Where a line of the records holds the string "drivers", copy that line.

Start of Block

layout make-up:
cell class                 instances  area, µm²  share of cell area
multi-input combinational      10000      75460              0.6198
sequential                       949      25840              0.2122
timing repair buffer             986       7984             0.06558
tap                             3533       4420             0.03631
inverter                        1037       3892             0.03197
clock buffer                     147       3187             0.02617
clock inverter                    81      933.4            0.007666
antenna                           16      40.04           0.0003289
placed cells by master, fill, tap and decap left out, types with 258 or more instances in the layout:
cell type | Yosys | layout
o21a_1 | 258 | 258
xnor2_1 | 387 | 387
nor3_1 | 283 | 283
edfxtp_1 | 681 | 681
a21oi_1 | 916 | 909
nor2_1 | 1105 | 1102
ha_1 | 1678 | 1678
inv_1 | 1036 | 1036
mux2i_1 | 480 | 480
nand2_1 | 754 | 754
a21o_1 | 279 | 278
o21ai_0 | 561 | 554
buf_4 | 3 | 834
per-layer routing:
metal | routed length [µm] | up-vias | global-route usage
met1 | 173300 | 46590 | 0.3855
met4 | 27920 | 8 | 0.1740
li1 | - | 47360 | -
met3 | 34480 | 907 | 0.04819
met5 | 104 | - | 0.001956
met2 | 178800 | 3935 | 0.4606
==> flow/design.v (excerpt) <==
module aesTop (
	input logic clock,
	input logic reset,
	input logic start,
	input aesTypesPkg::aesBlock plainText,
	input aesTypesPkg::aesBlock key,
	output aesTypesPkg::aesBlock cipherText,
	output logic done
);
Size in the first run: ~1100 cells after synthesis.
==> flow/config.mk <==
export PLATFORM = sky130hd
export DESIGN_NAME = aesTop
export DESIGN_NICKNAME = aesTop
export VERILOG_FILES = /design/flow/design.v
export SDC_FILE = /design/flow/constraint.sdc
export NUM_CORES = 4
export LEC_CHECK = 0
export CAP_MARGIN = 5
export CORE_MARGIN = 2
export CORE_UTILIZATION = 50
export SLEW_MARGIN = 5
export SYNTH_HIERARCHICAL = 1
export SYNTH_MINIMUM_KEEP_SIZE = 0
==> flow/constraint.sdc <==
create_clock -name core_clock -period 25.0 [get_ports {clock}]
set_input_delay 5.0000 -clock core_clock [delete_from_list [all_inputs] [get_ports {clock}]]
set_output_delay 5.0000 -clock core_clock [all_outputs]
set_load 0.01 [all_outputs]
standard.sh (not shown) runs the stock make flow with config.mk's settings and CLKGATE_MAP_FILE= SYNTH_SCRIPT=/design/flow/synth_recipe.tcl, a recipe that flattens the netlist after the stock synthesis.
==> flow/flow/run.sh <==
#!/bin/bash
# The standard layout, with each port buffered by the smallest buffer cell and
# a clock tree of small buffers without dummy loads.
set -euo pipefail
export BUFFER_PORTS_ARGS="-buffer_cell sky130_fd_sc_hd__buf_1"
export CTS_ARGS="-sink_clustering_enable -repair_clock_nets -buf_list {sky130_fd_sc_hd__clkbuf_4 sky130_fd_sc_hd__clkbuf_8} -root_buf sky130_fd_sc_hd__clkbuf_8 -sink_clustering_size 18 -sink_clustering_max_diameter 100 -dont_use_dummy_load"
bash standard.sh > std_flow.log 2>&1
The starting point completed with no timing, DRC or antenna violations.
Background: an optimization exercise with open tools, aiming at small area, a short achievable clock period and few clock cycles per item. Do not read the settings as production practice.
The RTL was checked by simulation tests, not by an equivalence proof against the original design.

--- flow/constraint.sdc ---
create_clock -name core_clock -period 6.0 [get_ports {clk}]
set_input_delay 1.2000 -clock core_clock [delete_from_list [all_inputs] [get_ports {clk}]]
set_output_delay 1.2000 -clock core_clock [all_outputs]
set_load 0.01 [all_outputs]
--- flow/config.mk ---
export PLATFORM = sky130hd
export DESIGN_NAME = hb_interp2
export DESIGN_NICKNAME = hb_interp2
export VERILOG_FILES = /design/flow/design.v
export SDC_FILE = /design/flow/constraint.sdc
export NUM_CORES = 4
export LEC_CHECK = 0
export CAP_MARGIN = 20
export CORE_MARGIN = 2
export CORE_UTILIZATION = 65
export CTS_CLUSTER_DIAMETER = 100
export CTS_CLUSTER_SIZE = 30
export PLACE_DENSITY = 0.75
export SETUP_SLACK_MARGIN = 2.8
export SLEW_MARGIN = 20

End of Block
Start of Block

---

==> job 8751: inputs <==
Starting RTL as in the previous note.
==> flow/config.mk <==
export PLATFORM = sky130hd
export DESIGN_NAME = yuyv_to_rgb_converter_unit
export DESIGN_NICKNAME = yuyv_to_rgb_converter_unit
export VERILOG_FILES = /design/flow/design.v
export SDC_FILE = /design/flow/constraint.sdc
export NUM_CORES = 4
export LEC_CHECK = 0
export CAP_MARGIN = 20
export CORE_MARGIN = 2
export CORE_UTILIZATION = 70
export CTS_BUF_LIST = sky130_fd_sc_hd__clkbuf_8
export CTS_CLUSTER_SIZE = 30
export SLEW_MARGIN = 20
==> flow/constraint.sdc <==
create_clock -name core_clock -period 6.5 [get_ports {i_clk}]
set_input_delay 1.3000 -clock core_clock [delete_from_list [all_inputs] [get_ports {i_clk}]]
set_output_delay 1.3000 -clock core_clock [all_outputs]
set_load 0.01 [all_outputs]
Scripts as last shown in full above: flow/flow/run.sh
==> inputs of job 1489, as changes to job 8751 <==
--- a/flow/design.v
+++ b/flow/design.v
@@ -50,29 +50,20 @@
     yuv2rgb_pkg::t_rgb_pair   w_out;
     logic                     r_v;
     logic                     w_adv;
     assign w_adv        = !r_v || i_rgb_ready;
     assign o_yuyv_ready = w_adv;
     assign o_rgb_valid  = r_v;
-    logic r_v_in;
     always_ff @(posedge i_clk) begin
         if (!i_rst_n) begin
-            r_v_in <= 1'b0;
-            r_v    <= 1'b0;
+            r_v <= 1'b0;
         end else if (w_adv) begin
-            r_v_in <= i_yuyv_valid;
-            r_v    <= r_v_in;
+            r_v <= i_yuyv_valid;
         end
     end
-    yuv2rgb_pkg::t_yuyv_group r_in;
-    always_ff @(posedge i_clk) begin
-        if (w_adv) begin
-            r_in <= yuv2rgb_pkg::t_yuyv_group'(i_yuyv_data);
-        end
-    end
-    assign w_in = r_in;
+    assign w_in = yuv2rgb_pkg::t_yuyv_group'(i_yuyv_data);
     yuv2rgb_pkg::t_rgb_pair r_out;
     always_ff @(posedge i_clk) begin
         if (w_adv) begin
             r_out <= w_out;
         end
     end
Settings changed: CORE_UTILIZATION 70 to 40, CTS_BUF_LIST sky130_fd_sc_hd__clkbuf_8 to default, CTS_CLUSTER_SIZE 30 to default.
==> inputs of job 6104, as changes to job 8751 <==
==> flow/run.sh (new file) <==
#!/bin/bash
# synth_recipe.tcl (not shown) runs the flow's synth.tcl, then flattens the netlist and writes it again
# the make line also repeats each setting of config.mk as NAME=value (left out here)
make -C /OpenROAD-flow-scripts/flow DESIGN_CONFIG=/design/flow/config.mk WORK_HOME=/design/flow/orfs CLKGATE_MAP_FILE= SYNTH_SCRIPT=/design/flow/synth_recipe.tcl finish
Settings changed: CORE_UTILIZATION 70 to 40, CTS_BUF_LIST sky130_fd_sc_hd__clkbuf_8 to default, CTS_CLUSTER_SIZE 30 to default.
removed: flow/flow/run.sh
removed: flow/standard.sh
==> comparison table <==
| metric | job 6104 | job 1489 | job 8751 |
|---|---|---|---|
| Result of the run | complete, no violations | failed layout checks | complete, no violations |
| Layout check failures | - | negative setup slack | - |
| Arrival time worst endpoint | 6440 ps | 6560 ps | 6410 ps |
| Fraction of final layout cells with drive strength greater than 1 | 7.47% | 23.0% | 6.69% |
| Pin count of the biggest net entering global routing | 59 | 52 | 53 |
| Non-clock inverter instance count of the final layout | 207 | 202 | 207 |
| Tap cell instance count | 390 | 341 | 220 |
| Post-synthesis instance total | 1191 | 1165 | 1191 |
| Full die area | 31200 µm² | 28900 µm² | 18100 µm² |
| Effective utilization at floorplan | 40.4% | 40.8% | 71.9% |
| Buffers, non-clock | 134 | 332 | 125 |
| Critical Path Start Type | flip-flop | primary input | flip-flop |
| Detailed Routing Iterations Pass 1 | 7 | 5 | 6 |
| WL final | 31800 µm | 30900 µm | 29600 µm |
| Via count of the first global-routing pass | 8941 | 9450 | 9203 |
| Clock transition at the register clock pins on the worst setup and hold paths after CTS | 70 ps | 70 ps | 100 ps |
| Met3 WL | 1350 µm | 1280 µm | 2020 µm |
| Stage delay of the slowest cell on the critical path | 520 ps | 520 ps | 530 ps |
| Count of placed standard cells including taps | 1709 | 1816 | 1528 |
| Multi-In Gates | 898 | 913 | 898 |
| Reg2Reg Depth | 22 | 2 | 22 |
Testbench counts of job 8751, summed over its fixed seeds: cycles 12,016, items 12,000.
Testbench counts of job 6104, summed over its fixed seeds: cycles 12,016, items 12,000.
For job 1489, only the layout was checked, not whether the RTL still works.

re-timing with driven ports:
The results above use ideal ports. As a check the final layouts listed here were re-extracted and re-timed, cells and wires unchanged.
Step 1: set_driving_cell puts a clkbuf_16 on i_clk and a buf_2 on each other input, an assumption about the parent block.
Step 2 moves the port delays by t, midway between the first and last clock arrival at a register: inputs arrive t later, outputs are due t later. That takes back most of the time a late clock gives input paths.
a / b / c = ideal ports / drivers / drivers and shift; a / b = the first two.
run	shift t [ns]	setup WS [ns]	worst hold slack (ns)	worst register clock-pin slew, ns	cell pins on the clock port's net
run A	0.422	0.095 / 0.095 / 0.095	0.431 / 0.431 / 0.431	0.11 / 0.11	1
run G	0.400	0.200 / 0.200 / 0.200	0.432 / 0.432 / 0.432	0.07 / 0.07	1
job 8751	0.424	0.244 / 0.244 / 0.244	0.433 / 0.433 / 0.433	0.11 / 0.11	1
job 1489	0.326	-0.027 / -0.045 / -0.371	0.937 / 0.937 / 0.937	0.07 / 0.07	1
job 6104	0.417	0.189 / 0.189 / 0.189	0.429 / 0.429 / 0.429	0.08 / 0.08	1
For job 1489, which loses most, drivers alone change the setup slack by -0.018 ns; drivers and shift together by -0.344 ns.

End of Block

RESULT OF THE EXERCISE
a / b / c = ideal ports / drivers / drivers and shift; a / b = the first two.
For job 1489, which loses most, drivers alone change the setup slack by -0.018 ns; drivers and shift together by -0.344 ns.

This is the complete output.